--- Data shown Enclosed Below ---
File: src/flat_wrapper.sv
// flat-port wrapper written by rule: the top's interface ports become plain ports
module sss_search_ctrl_flat import sss_pkg::*;
#(parameter int NUM_HYP  = NUM_NID1,
    parameter int CORR_LAT = 1,
    parameter int IDX_W    = $clog2(NUM_HYP))
  (clk, reset, bus_start, bus_abort, bus_rx_sss_in, bus_threshold, bus_rom_data, bus_correlation_result, bus_rom_en, bus_rom_addr, bus_received_sss, bus_local_sss, bus_busy, bus_done, bus_best_idx, bus_best_metric, bus_found);
  sss_search_ctrl_if #(.NUM_HYP(NUM_HYP), .IDX_W(IDX_W)) bus_i ();
  input  logic clk;
  input  logic reset;
  input wire logic [$bits(bus_i.start)-1:0] bus_start;
  input wire logic [$bits(bus_i.abort)-1:0] bus_abort;
  input wire logic [$bits(bus_i.rx_sss_in)-1:0] bus_rx_sss_in;
  input wire logic [$bits(bus_i.threshold)-1:0] bus_threshold;
  input wire logic [$bits(bus_i.rom_data)-1:0] bus_rom_data;
  input wire logic [$bits(bus_i.correlation_result)-1:0] bus_correlation_result;
  output wire logic [$bits(bus_i.rom_en)-1:0] bus_rom_en;
  output wire logic [$bits(bus_i.rom_addr)-1:0] bus_rom_addr;
  output wire logic [$bits(bus_i.received_sss)-1:0] bus_received_sss;
  output wire logic [$bits(bus_i.local_sss)-1:0] bus_local_sss;
  output wire logic [$bits(bus_i.busy)-1:0] bus_busy;
  output wire logic [$bits(bus_i.done)-1:0] bus_done;
  output wire logic [$bits(bus_i.best_idx)-1:0] bus_best_idx;
  output wire logic [$bits(bus_i.best_metric)-1:0] bus_best_metric;
  output wire logic [$bits(bus_i.found)-1:0] bus_found;
  assign bus_i.start = bus_start;
  assign bus_i.abort = bus_abort;
  assign bus_i.rx_sss_in = bus_rx_sss_in;
  assign bus_i.threshold = bus_threshold;
  assign bus_i.rom_data = bus_rom_data;
  assign bus_i.correlation_result = bus_correlation_result;
  assign bus_rom_en = bus_i.rom_en;
  assign bus_rom_addr = bus_i.rom_addr;
  assign bus_received_sss = bus_i.received_sss;
  assign bus_local_sss = bus_i.local_sss;
  assign bus_busy = bus_i.busy;
  assign bus_done = bus_i.done;
  assign bus_best_idx = bus_i.best_idx;
  assign bus_best_metric = bus_i.best_metric;
  assign bus_found = bus_i.found;
  sss_search_ctrl #(.NUM_HYP(NUM_HYP), .CORR_LAT(CORR_LAT), .IDX_W(IDX_W)) u_core (.clk(clk), .reset(reset), .bus(bus_i));
endmodule
File: config.mk
export PLATFORM = sky130hd
export DESIGN_NAME = sss_search_ctrl_flat
export DESIGN_NICKNAME = d
export VERILOG_FILES = /design/src/rtl/sss_pkg.sv /design/src/rtl/sss_search_ctrl_if.sv /design/src/rtl/sss_peak_tracker.sv /design/src/rtl/sss_search_ctrl.sv /design/src/flat_wrapper.sv
export SDC_FILE = /design/constraint.sdc
export NUM_CORES = 1
export LEC_CHECK = 0
export CORE_AREA = 2 2 154 156
export CTS_CLUSTER_DIAMETER = 200
export DETAILED_ROUTE_END_ITERATION = 16
export DIE_AREA = 0 0 156 158
export PLACE_DENSITY = 0.85
export SETUP_SLACK_MARGIN = 0.1
export SYNTH_ARGS = -nofsm -noshare
export SYNTH_HDL_FRONTEND = slang
export SYNTH_SLANG_ARGS = --single-unit
File: constraint.sdc
create_clock -name clk -period 6.1 [get_ports clk]
set_input_delay 0.915 -clock clk [delete_from_list [all_inputs] [get_ports clk]]
set_output_delay 0.915 -clock clk [all_outputs]
set_load 0.05 [all_outputs]
**config.mk**
```make
export PLATFORM = sky130hd
export DESIGN_NAME = tx_64b66b_framer_flat
export DESIGN_NICKNAME = d
export VERILOG_FILES = /design/src/rtl/cdrtrig_pkg.sv /design/src/rtl/tx_64b66b_framer_if.sv /design/src/rtl/tx_64b66b_framer_scrambler.sv /design/src/rtl/tx_64b66b_framer.sv /design/src/flat_wrapper.sv
export SDC_FILE = /design/constraint.sdc
export NUM_CORES = 1
export LEC_CHECK = 0
export CAP_MARGIN = 5
export CORE_MARGIN = 1
export CORE_UTILIZATION = 60
export CTS_CLUSTER_SIZE = 16
export DETAILED_ROUTE_END_ITERATION = 6
export HOLD_SLACK_MARGIN = 0.06
export MAX_ROUTING_LAYER = met4
export PLACE_DENSITY = 0.87
export REMOVE_ABC_BUFFERS = 1
export SLEW_MARGIN = 20
export SYNTH_ARGS = -nofsm -noshare
export SYNTH_HDL_FRONTEND = slang
export SYNTH_HIERARCHICAL = 1
export SYNTH_SLANG_ARGS = --single-unit
```
**constraint.sdc**
```tcl
create_clock -name clk -period 8.4 [get_ports clk]
set_input_delay 1.68 -clock clk [delete_from_list [all_inputs] [get_ports clk]]
set_output_delay 1.68 -clock clk [all_outputs]
set_load 0.01 [all_outputs]
```
**src/rtl/cdrtrig_pkg.sv**
```systemverilog
// Shared 64b/66b constants and block types for the CDR trigger
// test-pattern transmit and receive paths.
package cdrtrig_pkg;

    localparam logic [1:0] HDR_DATA = 2'b01;
    localparam logic [1:0] HDR_CTL  = 2'b10;
    localparam logic [7:0] BLK_IDLE = 8'h1e;

    localparam int SCR_TAP_A = 38;
    localparam int SCR_TAP_B = 57;
    localparam int SCR_WIDTH = 58;

    localparam int BLK_W  = 66;
    localparam int WORD_W = 32;
    localparam int BUF_W  = 64;

    typedef logic [1:0] hdr_t;

    typedef struct packed {
        hdr_t        hdr;
        logic [63:0] data;
    } blk_t;

    function automatic logic [63:0] idle_payload(
        input logic [7:0] blk_type
    );
        return {blk_type, 56'h0};
    endfunction

endpackage

```
**src/rtl/tx_64b66b_framer_if.sv**
```systemverilog
// Valid/ready block stream into the 64b/66b framer.
// The framer side is the slave; upstream is the master.
interface tx_64b66b_framer_if;
    import cdrtrig_pkg::*;

    logic        blk_valid;
    logic        blk_ready;
    hdr_t        blk_header;
    logic [63:0] blk_data;

    modport master (
        output blk_valid,
        output blk_header,
        output blk_data,
        input  blk_ready
    );

    modport slave (
        input  blk_valid,
        input  blk_header,
        input  blk_data,
        output blk_ready
    );

endinterface

```
**src/rtl/tx_64b66b_framer_scrambler.sv**
```systemverilog
// Self-synchronous x^58+x^39+1 scrambler, 64 bits per call, bit 63 first.
// State only moves when the caller commits a block.
module Scrambler64b66b
    import cdrtrig_pkg::*;
#(
    parameter logic [SCR_WIDTH-1:0] INIT = '1
) (
    input  logic        clk,
    input  logic        rst_n,
    input  logic        advance,
    input  logic [63:0] din,
    output logic [63:0] dout
);

    logic [SCR_WIDTH-1:0] state;
    logic [SCR_WIDTH-1:0] state_next;

    always_comb begin : unroll
        logic [SCR_WIDTH-1:0] s;
        s    = state;
        dout = '0;
        for (int i = 63; i >= 0; i--) begin
            dout[i] = din[i] ^ s[SCR_TAP_A] ^ s[SCR_TAP_B];
            s       = {s[SCR_WIDTH-2:0], dout[i]};
        end
        state_next = s;
    end

    always_ff @(posedge clk or negedge rst_n) begin
        if (!rst_n) begin
            state <= INIT;
        end else if (advance) begin
            state <= state_next;
        end
    end

endmodule

```
**src/rtl/tx_64b66b_framer.sv**
```systemverilog
// 64b/66b transmit framer: hold register, scrambler and 66->32 gearbox.
// Idle control blocks are substituted whenever upstream has nothing ready.
module tx_64b66b_framer
    import cdrtrig_pkg::*;
#(
    parameter logic [7:0]           IDLE_TYPE     = BLK_IDLE,
    parameter logic [SCR_WIDTH-1:0] SCRAMBLE_INIT = '1
) (
    input  logic                  clk,
    input  logic                  rst_n,
    input  logic                  scramble_en,
    tx_64b66b_framer_if.slave     blk,
    output logic [WORD_W-1:0]     tx_data,
    output logic                  idle_inserted
);

    logic [BUF_W-1:0] sbuf;
    logic [6:0]       cnt;
    logic [6:0]       cnt_next;
    blk_t             hold;
    blk_t             hold_next;

    logic             consume;
    logic             accept;
    logic [63:0]      scr_in;
    logic [63:0]      scr_out;
    logic [95:0]      merged;

    assign consume = cnt < 7'd32;
    assign accept  = consume && blk.blk_valid && blk.blk_ready;

    assign scr_in = accept ? blk.blk_data : idle_payload(IDLE_TYPE);

    Scrambler64b66b #(
        .INIT (SCRAMBLE_INIT)
    ) u_scr (
        .clk     (clk),
        .rst_n   (rst_n),
        .advance (consume && scramble_en),
        .din     (scr_in),
        .dout    (scr_out)
    );

    always_comb begin
        hold_next.hdr  = accept ? blk.blk_header : HDR_CTL;
        hold_next.data = scramble_en ? scr_out : scr_in;
    end

    // Leftover buffer bits sit on top; the hold block follows right behind them.
    assign merged = {sbuf, 32'h0}
                  | ({30'h0, hold} << (7'd30 - cnt));

    assign cnt_next = consume ? cnt + 7'd34 : cnt - 7'd32;

    always_ff @(posedge clk or negedge rst_n) begin
        if (!rst_n) begin
            tx_data       <= '0;
            sbuf          <= '0;
            cnt           <= '0;
            hold          <= '{hdr: HDR_CTL, data: 64'h0};
            blk.blk_ready <= 1'b0;
            idle_inserted <= 1'b0;
        end else begin
            cnt           <= cnt_next;
            blk.blk_ready <= cnt_next < 7'd32;
            idle_inserted <= consume && !accept;
            if (consume) begin
                tx_data <= merged[95:64];
                sbuf    <= merged[63:0];
                hold    <= hold_next;
            end else begin
                tx_data <= sbuf[63:32];
                sbuf    <= {sbuf[31:0], 32'h0};
            end
        end
    end

endmodule

```
**src/flat_wrapper.sv**
```systemverilog
// flat-port wrapper written by rule: the top's interface ports become plain ports
module tx_64b66b_framer_flat import cdrtrig_pkg::*;
#(
    parameter logic [7:0]           IDLE_TYPE     = BLK_IDLE,
    parameter logic [SCR_WIDTH-1:0] SCRAMBLE_INIT = '1
)
  (clk, rst_n, scramble_en, tx_data, idle_inserted, blk_blk_valid, blk_blk_header, blk_blk_data, blk_blk_ready);
  tx_64b66b_framer_if blk_i ();
  input  logic clk;
  input  logic rst_n;
  input  logic scramble_en;
  output logic [WORD_W-1:0] tx_data;
  output logic idle_inserted;
  input wire logic [$bits(blk_i.blk_valid)-1:0] blk_blk_valid;
  input wire logic [$bits(blk_i.blk_header)-1:0] blk_blk_header;
  input wire logic [$bits(blk_i.blk_data)-1:0] blk_blk_data;
  output wire logic [$bits(blk_i.blk_ready)-1:0] blk_blk_ready;
  assign blk_i.blk_valid = blk_blk_valid;
  assign blk_i.blk_header = blk_blk_header;
  assign blk_i.blk_data = blk_blk_data;
  assign blk_blk_ready = blk_i.blk_ready;
  tx_64b66b_framer #(.IDLE_TYPE(IDLE_TYPE), .SCRAMBLE_INIT(SCRAMBLE_INIT)) u_core (.clk(clk), .rst_n(rst_n), .scramble_en(scramble_en), .blk(blk_i), .tx_data(tx_data), .idle_inserted(idle_inserted));
endmodule
```
==> run metrics <==
Crit Reg-Reg Startpoint u_core/cnt[5]; # H-tree levels 1; postcts setup bufs 0; first-pass GRT wire length 64800 um; Max-slew headroom 0.299; hold path start u_core/sbuf[16]; DRC errors left 0; leakage power 6.97 nW; placeable core region 23600 um2; Critical Path Start Type flip-flop; Skew-Pair Late Insertion Delay 0.54 ns; Num CTS Buffers 26; Post-Place Cells 1660; Syn Std Cell Area 14600 um2; Worst Hold Class flip-flop to flip-flop; Final GP Congestion 0.984; PD cells 357 nW/um2; minimum clock period 4.03 ns; final cell count without fillers 1706; drt pass-1 iters 5; Yosys top cell area share 0.290; CP Capture Type flip-flop; Critical Path RT 8.87 ns; CTS tree yes; antenna viol nets, final 0; number of buffers added on ports 103; Fin Setup TNS 0 ns; initial antenna violation count 0; Max Freq 248 MHz; proportion of layout cells with a drive suffix above 1 0.231; Initial Utilization 0.617; vias in the first global route 10900; sequential-to-total area share from yosys stat 0.397; worst setup path category flip-flop to flip-flop; area grow syn2layout 14.1%; largest net degree at the start of global routing 103; Worst-Margin Slew 1.05 ns; status finished, final reports clean; number of buffers on the longest clock path 3; period utilisation layout 0.479; I/O pins 104; via count 11100; post-synthesis cell type count 55; post-CTS sizing 0; Die Span Y 158 um; Final Hold Fails 0; fin. max-slew vios 0; RSZ-0062 raised after global routing no; Avg Synthesized Cell Area 11.1 um2; full die area 24900 um2; most common cell after layout, fill and taps aside dfrtp_1; most frequent cells in the layout 164 x dfrtp_1, 139 x nor2_1, 106 x a21oi_1, 101 x clkdlybuf4s50_1, 100 x mux2_2; GR Util All Layers 0.360; number of DRC markers in iteration 0 1103; routed len/inst 24.4 um; CTS Sinks 228; Final HPWL DP 29100 um; nets 1441; VDD IR max 0.000243 V; Final Setup Violations 0; drt total wl 41700 um; CTS root buffer clkbuf_16; Post-synth EDFFs 0; clk_skew 0.0183 ns; Clock transition at path regs 0.06 ns; Yosys reg bits 228; grt total ovfl 0; Worst Path Max Fanout 43; Synth area leader dfrtp_1; Synth Instances 1317; Die X 158 um; top post-synthesis cells by area dfrtp_1 29%, dfstp_2 11%, mux4_2 10%; Warnings, synthesis 6; critical path arrival 4.50 ns; DR vias/cell 6.52; Ant. Diodes 0; async set or reset register ratio after synthesis 1.00; maxcap violations 0; cts hold-fix bufs 0; Synth Flop Type dfrtp_1; Cell Rows 56; CP startpoint u_core/cnt[5]
==> worst max-delay path, stage by stage, from the launching register on <==
cell     delay [ns]
dfrtp_2        0.44
inv_1          0.24
buf_4          0.38
ha_4           0.54
nor2b_1        0.66
nand2_1        0.74
nor2_1         0.61
a221o_1        0.24
or3_1          0.09
==> routing by layer <==
metal  vias up  global-route usage  wire (um)
met3       114              0.0487       3410
met2       648               0.555      19600
met4         0               0.147       1830
li1       4856                   -          -
met5         -                   -          0
met1      5502               0.483      16900
==> cell usage after synthesis (10+ instances only) <==
cell type / count
dfstp_2: 59
nand3_1: 15
buf_1: 18
and2_1: 66
buf_2: 14
clkbuf_1: 58
a31oi_1: 19
o21ai_0: 23
a21oi_1: 106
nand2b_1: 11
inv_1: 11
mux2_2: 100
nor2_1: 139
o211ai_1: 18
o221ai_1: 10
xnor2_1: 76
o21ai_1: 24
nand2_1: 76
dfrtp_1: 169
xor3_2: 13
mux4_2: 67
mux2i_1: 95
and3_1: 10
==> registers in the layout, indices dropped and copies added (netlist names) <==
| name | count |
|---|---|
| u_core/cnt | 6 |
| u_core/hold | 66 |
| u_core/u_scr/state | 58 |
| u_core/idle_inserted | 1 |
| u_core/tx_data | 32 |
| u_core/sbuf | 64 |
| u_core/blk.blk_ready | 1 |
==> cell type report <==
class / instances / area [um2]
timing repair buffer: 122 / 1180
inverter: 13 / 48.8
clock inverter: 11 / 171
sequential: 228 / 5790
clock buffer: 35 / 724
tap: 319 / 399
multi-input combinational: 978 / 8310
fill: 1684 / 7000
==> final timing paths <==
path | end | slack [ns] | cells after the start
setup / recovery | u_core/tx_data[25] | 4.37 | 8
hold / removal | u_core/sbuf[48] | 0.42 | 1
hold reg to reg | u_core/sbuf[48] | 0.42 | 1
max in group asynchronous | u_core/sbuf[35] | 5.80 | 2
setup reg to reg | u_core/tx_data[25] | 4.37 | 8
min in group asynchronous | u_core/tx_data[29] | 1.13 | 1
==> power by group <==
group	leakage [nW]	internal, W	switching [W]
registers	2.78	0.00164	0.000506
clock network	0.434	0.000726	0.000461
logic	3.75	0.00144	0.00116
==> metrics by stage <==
| step | util | hold WS [ns] | worst slack, ns | instance area [um2] | power [W] |
|---|---|---|---|---|---|
| finish | 0.704 | 0.424 | 4.37 | 16600 | 0.00593 |
| global route | 0.704 | 0.435 | 4.20 | 16600 | 0.00620 |
| CTS | 0.704 | 0.428 | 4.47 | 16600 | 0.00589 |
| detailed placement | 0.666 | 0.412 | 4.21 | 15700 | 0.00467 |
| global placement | 0.666 | 0.407 | 4.35 | 15700 | 0.00454 |
| floorplan | - | 0.404 | 1.73 | 14100 | 0.00381 |
==> kinds of logic after synthesis <==
group / after synthesis / synth area share
muxes: 276 / 0.260
and+or+nand+nor: 345 / 0.110
xor gates and xnor gates: 114 / 0.0980
DFF: 228 / 0.397
AOI/OAI and AO/OA: 241 / 0.100
adders and majority gates: 2 / 0.00172
buffers and inverters: 111 / 0.0337
(Power assumes the default switching activity.)
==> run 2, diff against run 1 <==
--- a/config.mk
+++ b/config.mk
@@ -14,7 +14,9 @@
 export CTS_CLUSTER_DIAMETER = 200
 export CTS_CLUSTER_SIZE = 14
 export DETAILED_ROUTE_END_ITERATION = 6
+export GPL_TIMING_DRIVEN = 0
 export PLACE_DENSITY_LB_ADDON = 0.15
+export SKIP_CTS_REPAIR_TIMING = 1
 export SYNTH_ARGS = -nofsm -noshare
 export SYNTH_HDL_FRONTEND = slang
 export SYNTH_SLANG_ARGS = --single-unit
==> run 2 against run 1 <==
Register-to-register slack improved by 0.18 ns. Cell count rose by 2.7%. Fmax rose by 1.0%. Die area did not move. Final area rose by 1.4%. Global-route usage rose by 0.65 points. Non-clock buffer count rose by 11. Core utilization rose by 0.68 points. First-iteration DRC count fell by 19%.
==> src/rtl/pipe_arith_pkg.sv <==
// Shared constants for the pipe_arith3 datapath: default operand width and pipeline depth.
// Pure declarations; no logic, latency or backpressure of its own.
package pipe_arith_pkg;
   localparam int N_DEF   = 10;
   localparam int LATENCY = 3;
endpackage

==> src/rtl/pipe_stage_reg.sv <==
// W-bit pipeline register with synchronous active-high clear.
// Latency 1 cycle; loads every edge, no backpressure.
module pipe_stage_reg #(
   parameter int W = pipe_arith_pkg::N_DEF
) (
   input  logic         clk,
   input  logic         rst,
   input  logic [W-1:0] nxt,
   output logic [W-1:0] q
);
   always_ff @(posedge clk) begin
      if (rst) q <= '0;
      else     q <= nxt;
   end
endmodule

==> src/rtl/pipe_arith3.sv <==
// f = ((a + b) + (c - d)) * d mod 2^N, three registered stages, 3-cycle latency.
// One result per clock, no flow control; in_valid only rides along as out_valid.
module pipe_arith3
   import pipe_arith_pkg::*;
#(
   parameter int N = N_DEF
) (
   input  logic         clk,
   input  logic         rst,
   input  logic [N-1:0] a,
   input  logic [N-1:0] b,
   input  logic [N-1:0] c,
   input  logic [N-1:0] d,
   input  logic         in_valid,
   output logic [N-1:0] f,
   output logic         out_valid
);
   logic [N-1:0]   sum_ab, dif_cd, x1, x2, d1;
   logic [N-1:0]   sum_x, x3, d2;
   logic [2*N-1:0] prod;
   logic [N-1:0]   prod_lo;
   logic           v1, v2;

   assign sum_ab = a + b;
   assign dif_cd = c - d;

   pipe_stage_reg #(.W(N)) u_x1 (.clk(clk), .rst(rst), .nxt(sum_ab),   .q(x1));
   pipe_stage_reg #(.W(N)) u_x2 (.clk(clk), .rst(rst), .nxt(dif_cd),   .q(x2));
   pipe_stage_reg #(.W(N)) u_d1 (.clk(clk), .rst(rst), .nxt(d),        .q(d1));
   pipe_stage_reg #(.W(1)) u_v1 (.clk(clk), .rst(rst), .nxt(in_valid), .q(v1));

   assign sum_x = x1 + x2;

   pipe_stage_reg #(.W(N)) u_x3 (.clk(clk), .rst(rst), .nxt(sum_x), .q(x3));
   pipe_stage_reg #(.W(N)) u_d2 (.clk(clk), .rst(rst), .nxt(d1),    .q(d2));
   pipe_stage_reg #(.W(1)) u_v2 (.clk(clk), .rst(rst), .nxt(v1),    .q(v2));

   // d travels with its own operands, so the multiplier is the d captured alongside a/b/c.
   assign prod    = {{N{1'b0}}, x3} * {{N{1'b0}}, d2};
   assign prod_lo = prod[N-1:0];

   pipe_stage_reg #(.W(N)) u_f  (.clk(clk), .rst(rst), .nxt(prod_lo), .q(f));
   pipe_stage_reg #(.W(1)) u_v3 (.clk(clk), .rst(rst), .nxt(v2),      .q(out_valid));
endmodule

==> config.mk <==
export PLATFORM = sky130hd
export DESIGN_NAME = pipe_arith3
export DESIGN_NICKNAME = d
export VERILOG_FILES = /design/src/rtl/pipe_arith_pkg.sv /design/src/rtl/pipe_stage_reg.sv /design/src/rtl/pipe_arith3.sv
export SDC_FILE = /design/constraint.sdc
export NUM_CORES = 1
export LEC_CHECK = 0
export ABC_AREA = 1
export BUFFER_PORTS_ARGS = -buffer_cell sky130_fd_sc_hd__buf_4
export CORE_MARGIN = 2
export CORE_UTILIZATION = 44
export DETAILED_ROUTE_END_ITERATION = 8
export PLACE_DENSITY_LB_ADDON = 0.15
export RECOVER_POWER = 25
export SKIP_CTS_REPAIR_TIMING = 1
export SYNTH_ARGS = -nofsm -noshare
export SYNTH_HDL_FRONTEND = slang
export SYNTH_SLANG_ARGS = --single-unit
export TNS_END_PERCENT = 5
==> constraint.sdc <==
create_clock -name clk -period 7.3 [get_ports clk]
set_input_delay 0.73 -clock clk [delete_from_list [all_inputs] [get_ports clk]]
set_output_delay 0.73 -clock clk [all_outputs]
set_load 0.02 [all_outputs]
=== Word level (Yosys, flattened, before mapping) ===
Index checks and enable logic that the tools add are counted.

* Register bits: 63
* Bits of input ports: 43
* Output and inout port bits: 11
* Word-level logic and storage cells: 13

* Add/subtract/negate cells: 3
* Multipliers: 1

{| class="wikitable"
|+ Operators by type and width
! cell !! number
|-
| 10-bit adder || 2
|-
| 10-bit by 10-bit multiplier with 10-bit output || 1
|-
| 10-bit subtractor || 1
|}

=== Logic depth before layout (Yosys ltp) ===
Gate-level depths: netlist of run 1.

* Depth in word-level cells: 1
* Depth in mapped cells: 24
* Depth with buffers taken out: 23

=== Modules after synthesis ===
From an unflattened synthesis of run 1, not the netlist that was laid out.

* Cells, all modules: 620
* Area, all modules: 4,663.2 µm²

{| class="wikitable"
|+ By module, submodules not included
! module !! instances !! cells each !! area an instance (µm²) !! seq. area each (µm²)
|-
| pipe_arith3 || 1 || 425 || 2,854.0 || 0.0
|-
| pipe_stage_reg (u_d1 ...) || 6 || 31 || 286.5 || 200.2
|-
| pipe_stage_reg (u_v1 ...) || 3 || 3 || 30.0 || 20.0
|}

=== Worst setup path after synthesis of run 1 ===
Ideal clock, no wire load.

* Path type: flip-flop to flip-flop
* From: register u_d2.q[3]
* To: register u_f.q[9]
* Library setup time: 0.115 ns
* Arrival: 4.076 ns
* Required time: 7.185 ns
* Slack: 3.109 ns
* Stages on the path, launching flop included: 19
* Path buffers: 0
* Period minus slack after synthesis: 4.191 ns
* Cells stage by stage: dfxtp_1 -> nand2_1 -> fa_1 -> inv_1 -> fa_1 -> inv_1 -> fa_1 -> inv_1 -> fa_1 -> inv_1 -> fa_1 -> inv_1 -> ha_1 -> a21oi_1 -> o21ai_0 -> a21oi_1 -> nand3_1 -> nand2_1 -> nor2_1

* Word-level cells in the longest chain between the ends: 1

{| class="wikitable"
|+ RTL lines
! item !! line !! source
|-
| start: declaration || pipe_stage_reg.sv:9 || <nowiki>output logic [W-1:0] q</nowiki>
|-
| start signal: assignment || pipe_stage_reg.sv:13 || <nowiki>else q <= nxt;</nowiki>
|-
| 10-bit by 10-bit multiplier with 10-bit output || pipe_arith3.sv:39 || <nowiki>assign prod = {{N{1'b0}}, x3} * {{N{1'b0}}, d2};</nowiki>
|-
| end signal: assignment || pipe_stage_reg.sv:13 ||
|-
| end: declaration || pipe_stage_reg.sv:9 ||
|}

No other way between the ends.
A chain may end at the register's enable or synchronous reset.

=== Final worst setup path of run 1 ===
* From: register u_d2.q[2]
* To: register u_f.q[9]

Same word-level chain as after synthesis.

==> metrics.cfg, run 1 <==
[outcome]
outcome = complete, but fails checks
violations = max-capacitance violations, max-slew violations

[floorplanning]
fp.dieH_um = 105
io_pins = 54
core_um2 = 9820
fp.dieArea_um2 = 11000
initial_core_util_pct = 45.7
std_cell_rows = 36
die_x_um = 105

[logic_synthesis]
ys.flop_type = dfxtp_1
syn_area_per_cell_um2 = 7.29
syn-cell-area_um2 = 4480
synth.top_cells.by_count = 134 x inv_1, 124 x nand2_1, 63 x dfxtp_1
netlist_instances = 615
yosys-top-cells-area = dfxtp_1 28%, ha_1 14%, inv_1 11%
yosys_warnings = 0
yosys.area.top_type = dfxtp_1
synth_fp_nets = 734
yosysMostFrequentCell = inv_1
synth_cell_types = 29
postSynth.asyncResetShare_pct = 0
seq_area_frac_synth_pct = 28.1
ys_seq_elements = 63
synth_edf_count = 0
synth_top_area_share_pct = 28.1

[cells_and_area]
stdcell_count = 804
antenna_cells = 0
nNetsFinal = 785
area_delta_synth_final_pct = 14.7
drive_gt1_share_pct = 11.9

[pwr]
ir_drop_v = 0.0000845
power.density_nw_per_um2 = 175
switching_share_pct = 33.6
p_seq_share_pct = 44.9
power_frac_comb_pct = 24.7
p_sw_mw = 0.302
p_leak_nw = 2.85
p_total_mw = 0.898
p_int_mw = 0.596
pwr-share-clk_pct = 30.4

[timing]
setup-violations-final = 0
period_share_pct = 62.1
maxSlewHeadroom_pct = -12.2
period_minus_slack_ns = 4.53
finalSetupTns_ns = 0
max_freq_ghz = 0.221
skew_ns = 0.00954
timing.hold.ws_ns = 0.399
rsz0062_at_grt = no
tightest_slew_ns = 1.68
drv_slew = 37
hold_viol = 0

[critical_path]
crit_arrival_ns = 4.77
crit_path_end_kind = flip-flop
r2r_start = u_d2.q[2]
r2r_slack_ns = 2.77
path_max_fanout = 8
worstSetupPathType = flip-flop to flip-flop
cp.required_ns = 7.53
startpoint = u_d2.q[2]
start_kind = flip-flop

[grt]
grt_use_total_pct = 18.6
grt-ovfl-total = 0
grt_pass1_vias = 3780
grt_max_degree = 37
grt_pass1_wl_um = 16700
antenna_found_initial = 0

[clock_tree]
insertion_delay_ns = 0.34
cts_buffers = 9
clock_path_buffers = 2
clock-sinks = 63
root_buffer = clkbuf_8
cts_tree = yes
path_clk_slew_ns = 0.07
cts_max_level = 3

[placed_design]
post-dp-hpwl_um = 7720
numPortBuffers = 53
placed_cells = 788
gp_congestion = 0.866

[routing]
via_per_inst = 4.83
routedWlPerCell_um = 12.1
drtAntennaViolNets = 0
drt_wl_total_um = 9710
drc = 0
first_pass_iters = 4
drt_iter0_drc = 112
dr_total_vias = 3881

[job]
cap_viol_max_count = 1

[worst_hold_path]
hold_start = u_d1.q[6]
hp-class = flip-flop to flip-flop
--- End of Enclosed Data shown ---
--- Work item ---
Wherever a line above contains the string "transmit", count it; then give the total alone.

--- Result for this exercise ---
2